Start the tomatoes off in reasonably large pots of compost, then before they get too big to move, dig holes large enough to accommodate at least half the depth of the pot, and drop the pot in. Over the next few days water the pot as normal, but also run some water around the pot to help settle the soil. The plant roots will soon emerge through the drainage holes and start taking up water from the soil. (Enthusiasts for this method sometimes prepare the pots in advance by drilling a few additional holes around the side.)

Because most of the tomato root is contained in the pot and removed each year, the chances of disease carrying over between one crop and the next are reduced. Remember to give the pots a wash with a domestic bleach solution before using them again the following year.

This method can also be useful for outdoor crops if you have a particularly sunny spot in the garden where you like to grow tomatoes every year, or if the soil is of a clay texture and slow to warm up in the early season.

Using Grafted Plants

Plants grafted on to a disease-resistant rootstock cost considerably more than normal plants, but are a worthwhile precaution in some situations, particularly if the soil is something of an unknown quantity. Growing a single grafted plant alongside ungrafted plants will soon indicate the degree to which the ungrafted plants are being restricted.

Soil Biofumigation

Soil fumigation was extensively practised at one time, using an array of none-too-pleasant chemicals; biofumigation is a relatively new and com pletely different idea, safe to do, and is proving very effective in a number of situations. If the appropriate amount of time can be found, preferably in the early autumn, then this is worth a go.

It may involve terminating the tomato crop a couple of weeks earlier than usual to leave enough of the growing season for the biofumigant crop to reach a reasonable size, but as late fruit can easily be ripened off the plant, little or no yield is lost.

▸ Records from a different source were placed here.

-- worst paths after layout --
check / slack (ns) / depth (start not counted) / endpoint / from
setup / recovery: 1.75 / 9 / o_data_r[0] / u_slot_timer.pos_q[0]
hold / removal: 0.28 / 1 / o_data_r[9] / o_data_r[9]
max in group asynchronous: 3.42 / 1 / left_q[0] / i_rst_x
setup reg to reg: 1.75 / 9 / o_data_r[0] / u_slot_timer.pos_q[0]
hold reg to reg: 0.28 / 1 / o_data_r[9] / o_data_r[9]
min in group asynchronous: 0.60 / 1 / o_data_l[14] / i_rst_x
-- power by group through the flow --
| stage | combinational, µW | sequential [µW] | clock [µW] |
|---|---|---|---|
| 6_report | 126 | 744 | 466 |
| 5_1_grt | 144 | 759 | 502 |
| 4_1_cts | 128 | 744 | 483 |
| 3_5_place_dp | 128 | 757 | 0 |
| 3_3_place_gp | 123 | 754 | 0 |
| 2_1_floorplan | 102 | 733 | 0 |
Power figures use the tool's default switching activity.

Biofumigation involves growing mustard, chopping up the plants very finely, then incorporating all the plant material into the soil quickly. As the plant material breaks down it releases chemicals (from the glucosinolate compounds that make mustards and some other brassicas hot) that have a suppressing effect on various soil-living pests, including a range of fungal diseases. Normally when this is done on a field scale, machinery is used to chop and incorporate the plant material into the soil, but in the small greenhouse a little improvisation is called for. The procedure is something like this:

• Order the mustard seed well in advance.

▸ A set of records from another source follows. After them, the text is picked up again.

<file path="src/rtl/cbus_pkg.sv">
// cbus_pkg: shared types and constants for the c_* config-bus initiator.
// State encoding, access size codes, address mask and default timeout.
package cbus_pkg;

  typedef enum logic [1:0] {
    ST_IDLE = 2'd0,
    ST_BUS  = 2'd1,
    ST_GAP  = 2'd2
  } state_t;

  localparam logic [1:0] SZ_B = 2'd0;
  localparam logic [1:0] SZ_H = 2'd1;
  localparam logic [1:0] SZ_W = 2'd2;

  localparam logic [31:0] ADDR_WMASK = 32'hFFFF_FFFC;

  localparam int CB_TIMEOUT = 15;
  localparam int CB_TW      = 4;

endpackage

</file>
<file path="src/rtl/cbus_master.sv">
// cbus_master: single-outstanding initiator for the c_* config bus.
// Optional ready timeout enabled by defining CBUS_MASTER_TIMEOUT_EN.
module cbus_master
  import cbus_pkg::*;
#(
  parameter int TIMEOUT = CB_TIMEOUT,
  parameter int TW      = CB_TW
) (
  input  logic        c_clk,
  input  logic        c_rstb,
  input  logic        h_valid,
  output logic        h_ready,
  input  logic [31:0] h_addr,
  input  logic [31:0] h_wdata,
  input  logic        h_write,
  input  logic [1:0]  h_size,
  output logic        r_valid,
  output logic [31:0] r_rdata,
  output logic        r_err,
  output logic        c_valid,
  output logic [31:0] c_addr,
  output logic [31:0] c_wdata,
  output logic        c_write,
  output logic [1:0]  c_size,
  input  logic        c_ready,
  input  logic [31:0] c_rdata
);

  if ((TIMEOUT < 1) || (TIMEOUT > (2**TW) - 1)) begin : g_bad_tmo
    $error("cbus_master: TIMEOUT out of range for TW");
  end

  state_t state, state_nxt;
  logic   accept;
  logic   done;
  logic   resp;

`ifdef CBUS_MASTER_TIMEOUT_EN
  localparam logic [TW-1:0] TMAX = TW'(TIMEOUT - 1);
  logic [TW-1:0] cnt;
  logic          tmo;
`endif

  // Request is taken only in IDLE; held low while in reset.
  assign h_ready = c_rstb && (state == ST_IDLE);
  assign c_valid = (state == ST_BUS);

  // State register.
  always_ff @(posedge c_clk or negedge c_rstb) begin
    if (!c_rstb) state <= ST_IDLE;
    else         state <= state_nxt;
  end

  // Next state and per-edge event strobes.
  always_comb begin
    state_nxt = state;
    accept    = 1'b0;
    done      = 1'b0;
`ifdef CBUS_MASTER_TIMEOUT_EN
    tmo       = 1'b0;
`endif
    unique case (state)
      ST_IDLE: begin
        if (h_valid) begin
          accept    = 1'b1;
          state_nxt = ST_BUS;
        end
      end
      ST_BUS: begin
        if (c_ready) begin
          done      = 1'b1;
          state_nxt = ST_GAP;
        end
`ifdef CBUS_MASTER_TIMEOUT_EN
        else if (cnt == TMAX) begin
          tmo       = 1'b1;
          state_nxt = ST_GAP;
        end
`endif
      end
      ST_GAP:  state_nxt = ST_IDLE;
      default: state_nxt = ST_IDLE;
    endcase
  end

`ifdef CBUS_MASTER_TIMEOUT_EN
  assign resp = done | tmo;
`else
  assign resp = done;
`endif

  // Bus request fields, captured at acceptance and held through GAP.
  always_ff @(posedge c_clk or negedge c_rstb) begin
    if (!c_rstb) begin
      c_addr  <= '0;
      c_wdata <= '0;
      c_write <= 1'b0;
      c_size  <= '0;
    end else if (accept) begin
      c_addr  <= h_addr;
      c_wdata <= h_wdata;
      c_write <= h_write;
      c_size  <= h_size;
    end
  end

  // Response strobe and held read data.
  always_ff @(posedge c_clk or negedge c_rstb) begin
    if (!c_rstb) begin
      r_valid <= 1'b0;
      r_rdata <= '0;
    end else begin
      r_valid <= resp;
      if (done)      r_rdata <= c_write ? '0 : c_rdata;
      else if (resp) r_rdata <= '0;
    end
  end

`ifdef CBUS_MASTER_TIMEOUT_EN
  // Cycles spent in BUS without ready; cleared on acceptance.
  always_ff @(posedge c_clk or negedge c_rstb) begin
    if (!c_rstb)                     cnt <= '0;
    else if (accept)                 cnt <= '0;
    else if (c_valid && !c_ready)    cnt <= cnt + 1'b1;
  end

  // Error flag, held until the next response.
  always_ff @(posedge c_clk or negedge c_rstb) begin
    if (!c_rstb)   r_err <= 1'b0;
    else if (resp) r_err <= tmo;
  end
`else
  assign r_err = 1'b0;
`endif

endmodule

</file>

• De-leaf the tomato plants, cut the stems at soil level and remove them with all fruit attached; they can be hung up for the remaining fruit to ripen.

• Dig out the roots as completely as possible, clearing up every bit of tomato plant that can be found.

• Lightly cultivate the soil, water well and leave to drain. Broadcast the mustard seed on the surface and lightly rake it in.

The seedlings should emerge very rapidly, as the soil will still be warm. How large the mustard is left to grow is up to the individual; when this is done on a field scale the plants are left to get as large as possible, which means leaving them until the flowering stage, but it is unlikely there will be enough time to allow for this. Then comes the critical bit:

• Chop up the plants as finely as possible – go mad with the garden shears or electric hedge cutter, but do it quickly.

• Incorporate all the plant material into the soil - a small border fork is probably best for the job, as it doesn’t need to go down too deep.

• Rake the surface level, and pat it down with the back of the rake.

• Throw some plastic sheeting over the top (old compost bags opened out are good) and hold the edges down with a few bricks. This seals in the fumes, which can then do their work.

If the greenhouse soil is not needed again until the spring, then it can be left like this all winter. If the soil is needed for, say, an early spring crop of lettuce before the next tomato crop, it should be left for three to four weeks, then given a light cultivation before planting.